[Stored data entries]
◇ ◇ ◇ ◇ ◇ ◇ ◇
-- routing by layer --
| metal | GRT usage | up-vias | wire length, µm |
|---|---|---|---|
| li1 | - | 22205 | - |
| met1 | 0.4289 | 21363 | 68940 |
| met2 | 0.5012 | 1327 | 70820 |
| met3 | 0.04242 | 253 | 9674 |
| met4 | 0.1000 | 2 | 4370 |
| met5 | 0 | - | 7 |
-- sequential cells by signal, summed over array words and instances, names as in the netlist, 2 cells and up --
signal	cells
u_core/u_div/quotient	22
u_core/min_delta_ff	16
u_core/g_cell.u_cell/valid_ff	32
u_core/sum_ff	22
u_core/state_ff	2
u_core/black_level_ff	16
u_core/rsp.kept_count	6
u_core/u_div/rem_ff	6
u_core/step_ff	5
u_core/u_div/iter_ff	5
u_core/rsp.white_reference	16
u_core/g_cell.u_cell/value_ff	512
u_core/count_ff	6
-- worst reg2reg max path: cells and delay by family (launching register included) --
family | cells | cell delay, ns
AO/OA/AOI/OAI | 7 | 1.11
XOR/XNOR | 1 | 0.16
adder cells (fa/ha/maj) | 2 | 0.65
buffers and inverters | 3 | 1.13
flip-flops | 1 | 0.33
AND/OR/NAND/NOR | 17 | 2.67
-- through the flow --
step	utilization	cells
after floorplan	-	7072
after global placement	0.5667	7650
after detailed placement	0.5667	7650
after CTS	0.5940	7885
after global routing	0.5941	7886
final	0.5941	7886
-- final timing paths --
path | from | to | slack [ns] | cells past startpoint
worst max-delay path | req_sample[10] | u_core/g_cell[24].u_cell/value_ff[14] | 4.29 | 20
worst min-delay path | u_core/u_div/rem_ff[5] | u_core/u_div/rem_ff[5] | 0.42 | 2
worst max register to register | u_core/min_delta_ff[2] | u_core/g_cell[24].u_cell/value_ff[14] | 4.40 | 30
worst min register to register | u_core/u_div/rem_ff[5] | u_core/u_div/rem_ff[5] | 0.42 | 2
**src/design/assert_macros.svh**
```systemverilog
// assertion macros for the rtl files, included by tblc_ctrl
`ifndef ASSERT_MACROS_SVH
`define ASSERT_MACROS_SVH
`ifndef SYNTHESIS
`define ASSERT_ALWAYS(label, clk, rst_n, expr) \
    label: assert property (@(posedge clk) disable iff (!rst_n) (expr)) \
        else $error("assertion failed");
`define ASSERT_IMPL(label, clk, rst_n, ante, cons) \
    label: assert property (@(posedge clk) disable iff (!rst_n) (ante) |-> (cons)) \
        else $error("assertion failed");
`define ASSERT_NEXT(label, clk, rst_n, ante, cons) \
    label: assert property (@(posedge clk) disable iff (!rst_n) (ante) |=> (cons)) \
        else $error("assertion failed");
`else
`define ASSERT_ALWAYS(label, clk, rst_n, expr)
`define ASSERT_IMPL(label, clk, rst_n, ante, cons)
`define ASSERT_NEXT(label, clk, rst_n, ante, cons)
`endif
`endif

```
**src/design/tblc_pkg.sv**
```systemverilog
// types and constants of the translated block lookup cache
`default_nettype none
package tblc_pkg;

    localparam int CACHE_BITS_DEF = 10;

    localparam logic [1:0] REQ_LOOKUP = 2'd0;
    localparam logic [1:0] REQ_FILL   = 2'd1;
    localparam logic [1:0] REQ_FLUSH  = 2'd2;

    typedef struct packed {
        logic [1:0]  req_type;
        logic [63:0] guest_address;
        logic [31:0] fill_index;
    } t_req;

    typedef struct packed {
        logic        hit;
        logic [31:0] block_index;
    } t_rsp;

    typedef struct packed {
        logic [63:0] tag;
        logic [31:0] index;
    } t_entry;

    typedef struct packed {
        logic sweep_start;
        logic clear_wr;
        logic fill_wr;
        logic lookup_rd;
        logic out_load;
    } t_cmd;

    typedef struct packed {
        logic sweep_done;
    } t_sts;

endpackage
`default_nettype wire

```
**src/design/tblc_ctrl.sv**
```systemverilog
// controller: clear sweep, request decode and response handshake
`default_nettype none
`include "assert_macros.svh"
module tblc_ctrl (
    input  wire              i_clk,
    input  wire              i_rst_n,
    input  wire              i_in_valid,
    output logic             o_in_stall,
    input  tblc_pkg::t_req   i_req,
    output logic             o_out_valid,
    input  wire              i_out_stall,
    output tblc_pkg::t_cmd   o_cmd,
    input  tblc_pkg::t_sts   i_sts
);
    import tblc_pkg::*;

    localparam logic [1:0] ST_CLEAR = 2'd0;
    localparam logic [1:0] ST_IDLE  = 2'd1;
    localparam logic [1:0] ST_LOOK  = 2'd2;

    logic [1:0] r_state;
    logic [1:0] n_state;
    logic       r_out_valid;
    logic       n_out_valid;
    logic       in_acc;
    logic       out_free;

    assign o_in_stall = (r_state != ST_IDLE);
    assign in_acc     = i_in_valid && !o_in_stall;
    assign out_free   = !r_out_valid || !i_out_stall;

    always_comb begin
        n_state = r_state;
        o_cmd   = '0;
        case (r_state)
            ST_CLEAR: begin
                o_cmd.clear_wr = 1'b1;
                if (i_sts.sweep_done) begin
                    n_state = ST_IDLE;
                end
            end
            ST_IDLE: begin
                if (in_acc) begin
                    case (i_req.req_type)
                        REQ_LOOKUP: begin
                            o_cmd.lookup_rd = 1'b1;
                            n_state = ST_LOOK;
                        end
                        REQ_FILL: begin
                            // a zero index leaves the slot alone
                            o_cmd.fill_wr = (i_req.fill_index != '0);
                        end
                        REQ_FLUSH: begin
                            o_cmd.sweep_start = 1'b1;
                            n_state = ST_CLEAR;
                        end
                        default: begin
                        end
                    endcase
                end
            end
            ST_LOOK: begin
                // wait for the response register to free up
                if (out_free) begin
                    o_cmd.out_load = 1'b1;
                    n_state = ST_IDLE;
                end
            end
            default: begin
                n_state = ST_IDLE;
            end
        endcase
    end

    always_comb begin
        n_out_valid = r_out_valid;
        if (o_cmd.out_load) begin
            n_out_valid = 1'b1;
        end else if (r_out_valid && !i_out_stall) begin
            n_out_valid = 1'b0;
        end
    end

    always_ff @(posedge i_clk) begin
        if (!i_rst_n) begin
            r_state     <= ST_CLEAR;
            r_out_valid <= 1'b0;
        end else begin
            r_state     <= n_state;
            r_out_valid <= n_out_valid;
        end
    end

    assign o_out_valid = r_out_valid;

    `ASSERT_ALWAYS(a_no_overwrite, i_clk, i_rst_n, !(o_cmd.out_load && r_out_valid && i_out_stall))
    `ASSERT_NEXT(a_taken_drops, i_clk, i_rst_n, r_out_valid && !i_out_stall && !o_cmd.out_load, !r_out_valid)
    `ASSERT_NEXT(a_lookup_reads, i_clk, i_rst_n, in_acc && (i_req.req_type == REQ_LOOKUP), r_state == ST_LOOK)
    `ASSERT_NEXT(a_flush_sweeps, i_clk, i_rst_n, in_acc && (i_req.req_type == REQ_FLUSH), r_state == ST_CLEAR)

endmodule
`default_nettype wire
```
◇ ◇ ◇ ◇ ◇ ◇ ◇
• **What you should do**:
Only the lines that contain the string "placement" are to be copied from the records.

• **Exercise answer**:
after global placement	0.5667	7650
after detailed placement	0.5667	7650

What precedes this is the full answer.